Indeed, consider the maps $\iota_0,\iota_1:X\rightrightarrows X\times[0,1]$ given by $\iota_a(x)=(x,a)$ for $a=0,1$. The morphisms $\iota_0,\iota_1$ are images of the morphism $\tilde\iota_0:(X,x)\to (X\times[0,1],(x,0))$ and $\tilde\iota_1:(X,x)\to (X\times[0,1],(x,1))$ in the pointed category. Since the functor $FG$ carries $\tilde\iota_0$ and $\tilde\iota_1$ to isomorphisms, so does the lift $\widetilde{FG}$ to the morphisms $\iota_0,\iota_1$. Analogously, the projection $p:X\times[0,1]\to X$ gets sent to an isomorphism. Since $p\circ\iota_0=p\circ\iota_1=id_X$, the induced morphisms $\widetilde{FG}(\iota_0),\widetilde{FG}(\iota_1):\widetilde{FG}(X)\to \widetilde{FG}(X\times[0,1])$ must be equal. In particular, the two compositions $$pTop(X\times[0,1],Y)\rightrightarrows pTop(X,Y)\to Gr(\widetilde{FG}(X),\widetilde{FG}(Y))$$ are equal which implies that any two homotopic maps $f_0,f_1:X\to Y$ induce the same maps between $\widetilde{FG}(X)$ and $\widetilde{FG}(Y)$.

Take now $X=S^1$ equipped with a base point $p\in S^1$. For any $(Y,y)\in ppTop$ the map induced by $FG$ sends a pointed morphism to its homotopy class$$ppTop((S^1,p),(Y,y))\twoheadrightarrow Gp(\mathbb{Z},\pi_1(Y,y))=\pi_1(Y,y)$$

By the above observation, a lifting $\widetilde{FG}$ would yield a factorization of this map through the set of homotopy classes of unpointed maps $S^1\to Y$.

[Corrected on 11/29 thanks to a comment by Achim Krause]:

However, the latter set is identified with the set of conjugacy classes in $\pi_1(Y,y)$, so taking $Y$ to be any space with a non-abelian fundamental group brings us to a contradiction.


For the sake of completeness, here is a proof of the last assertion.

Lemma For a path connected pointed topological space $(Y,y)$ the set $[S^1,Y]$ of homotopy classes of unpointed maps $S^1\to Y$ are in bijection with the set of conjugacy classes in $\pi_1(Y,y)$.

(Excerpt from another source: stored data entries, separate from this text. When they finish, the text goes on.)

`src/rtl/pipe_ctrl_pkg.sv`:
```
// Shared front-end control definitions: the stall FSM state encoding and the bubble instruction word.
`timescale 1ns/1ps
package pipe_ctrl_pkg;

  typedef enum logic [1:0] {
    ST_RUN   = 2'd0,
    ST_HAZ   = 2'd1,
    ST_MDW   = 2'd2,
    ST_FLUSH = 2'd3
  } ctrl_state_e;

  localparam logic [31:0] NOP_INST_C = 32'h0000_0000;

endpackage

```
`src/rtl/if_id_stall_ctrl_sat_counter.sv`:
```
// Saturating up-counter with synchronous clear; holds at all-ones instead of wrapping.
`timescale 1ns/1ps
module sat_counter #(
  parameter int WIDTH = 8
) (
  input  logic             clk,
  input  logic             rst_n,
  input  logic             clr,
  input  logic             inc,
  output logic [WIDTH-1:0] cnt
);

  logic [WIDTH-1:0] cnt_q, cnt_d;

  always_comb begin
    cnt_d = cnt_q;
    if (clr)
      cnt_d = '0;
    else if (inc && (cnt_q != '1))
      cnt_d = cnt_q + WIDTH'(1);
  end

  always_ff @(posedge clk) begin
    if (!rst_n) cnt_q <= '0;
    else        cnt_q <= cnt_d;
  end

  assign cnt = cnt_q;

endmodule

```
`src/rtl/if_id_stall_ctrl.sv`:
```
// IF/ID pipeline register with hazard / mult-div stall and branch flush control.
// Optional STALL_PERF_CNT_EN adds saturating stall_cnt and flush_cnt outputs.
`timescale 1ns/1ps
module if_id_stall_ctrl
  import pipe_ctrl_pkg::*;
#(
  parameter int          FLUSH_CYCLES = 1,
  parameter int          MD_TIMEOUT   = 64,
  parameter logic [31:0] NOP_INST     = NOP_INST_C
) (
  input  logic        clk,
  input  logic        rst_n,
  input  logic [31:0] if_inst,
  input  logic [31:0] if_pc,
  input  logic        if_stop,
  input  logic        md_busy,
  input  logic        branch_taken,
  output logic        pc_we,
  output logic [31:0] id_inst,
  output logic [31:0] id_pc,
  output logic        id_valid,
  output logic        ex_bubble,
`ifdef STALL_PERF_CNT_EN
  output logic [31:0] stall_cnt,
  output logic [31:0] flush_cnt,
`endif
  output logic        md_timeout
);

  localparam int         WAIT_W     = $clog2(MD_TIMEOUT + 1);
  localparam logic [WAIT_W-1:0] WAIT_LAST  = WAIT_W'(MD_TIMEOUT - 1);
  localparam logic [1:0] FLUSH_LAST = 2'(FLUSH_CYCLES - 1);

  ctrl_state_e      st_q, st_d;
  logic [31:0]      id_inst_q, id_inst_d;
  logic [31:0]      id_pc_q, id_pc_d;
  logic             id_valid_q, id_valid_d;
  logic             md_timeout_q, md_timeout_d;
  logic [WAIT_W-1:0] wait_cnt;
  logic [1:0]       fl_cnt;

  logic stop_eff, do_mdw, do_haz, squash;

  // An empty ID slot cannot be the consumer of a hazard, so its stall request is dropped.
  assign stop_eff = if_stop & id_valid_q;
  assign do_mdw   = ~branch_taken & md_busy;
  assign do_haz   = ~branch_taken & ~md_busy & stop_eff;
  assign squash   = ~branch_taken & ~md_busy & ~stop_eff &
                    (st_q == ST_FLUSH) & (fl_cnt < FLUSH_LAST);

  assign pc_we     = rst_n & (branch_taken | (~md_busy & ~stop_eff));
  assign ex_bubble = rst_n & do_haz;

  sat_counter #(.WIDTH(WAIT_W)) u_wait_cnt (
    .clk   (clk),
    .rst_n (rst_n),
    .clr   (~do_mdw),
    .inc   (do_mdw),
    .cnt   (wait_cnt)
  );

  sat_counter #(.WIDTH(2)) u_flush_cnt (
    .clk   (clk),
    .rst_n (rst_n),
    .clr   (branch_taken),
    .inc   (squash),
    .cnt   (fl_cnt)
  );

  always_comb begin
    st_d         = ST_RUN;
    id_inst_d    = id_inst_q;
    id_pc_d      = id_pc_q;
    id_valid_d   = id_valid_q;
    md_timeout_d = md_timeout_q;
    if (branch_taken) begin
      st_d       = ST_FLUSH;
      id_inst_d  = NOP_INST;
      id_valid_d = 1'b0;
    end else if (md_busy) begin
      st_d = ST_MDW;
      if (wait_cnt >= WAIT_LAST)
        md_timeout_d = 1'b1;
    end else if (stop_eff) begin
      st_d = ST_HAZ;
    end else if (squash) begin
      st_d       = ((fl_cnt + 2'd1) < FLUSH_LAST) ? ST_FLUSH : ST_RUN;
      id_inst_d  = NOP_INST;
      id_valid_d = 1'b0;
    end else begin
      id_inst_d  = if_inst;
      id_pc_d    = if_pc;
      id_valid_d = 1'b1;
    end
  end

  always_ff @(posedge clk) begin
    if (!rst_n) begin
      st_q         <= ST_RUN;
      id_inst_q    <= NOP_INST;
      id_pc_q      <= 32'h0;
      id_valid_q   <= 1'b0;
      md_timeout_q <= 1'b0;
    end else begin
      st_q         <= st_d;
      id_inst_q    <= id_inst_d;
      id_pc_q      <= id_pc_d;
      id_valid_q   <= id_valid_d;
      md_timeout_q <= md_timeout_d;
    end
  end

  assign id_inst    = id_inst_q;
  assign id_pc      = id_pc_q;
  assign id_valid   = id_valid_q;
  assign md_timeout = md_timeout_q;

`ifdef STALL_PERF_CNT_EN
  sat_counter #(.WIDTH(32)) u_stall_perf (
    .clk   (clk),
    .rst_n (rst_n),
    .clr   (1'b0),
    .inc   (do_mdw | do_haz),
    .cnt   (stall_cnt)
  );

  sat_counter #(.WIDTH(32)) u_flush_perf (
    .clk   (clk),
    .rst_n (rst_n),
    .clr   (1'b0),
    .inc   (branch_taken),
    .cnt   (flush_cnt)
  );
`endif

endmodule

```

Proof. There is an evident map $\pi_1(Y,y)\to [S^1, Y]$. It is surjective because any unpointed map $f:S^1\to Y$ is homotopic to its conjugation by a path from $f(p)$ to $y$. Next, suppose that $f_0,f_1:S^1\to Y$ are pointed maps and $F:S^1\times[0,1]\to Y$ is an unpointed homotopy between them. The restriction $F|_{p\times[0,1]}$ induces a pointed map $g:S^1\to Y$ because $F((p,0))=f_0(p)=y=f_1(p)=F((p,1))$. We then have the equality $[f_0]=[g]^{-1}[f_1][g]$ in $\pi_1(Y,y)$. Indeed, a pointed homotopy between loops representing the sides of this equality is given by $$G(\alpha, t)=\begin{cases}g(3\alpha\cdot t),0\leq \alpha<\frac{1}{3}\\ F(3\alpha-1,t), \frac{1}{3}\leq\alpha <\frac{2}{3}\\ g(3(1-\alpha)\cdot t),\frac{2}{3}\leq\alpha\leq 1\end{cases}$$ (This formula defines a map $G:[0,1]\times [0,1]\to Y$ that factors through $S^1\times[0,1]$: the latter is the desired homotopy). Thus, any two elements of the fundamental group that can be represented by homotopic maps are conjugate, the converse is evident so the lemma is proven.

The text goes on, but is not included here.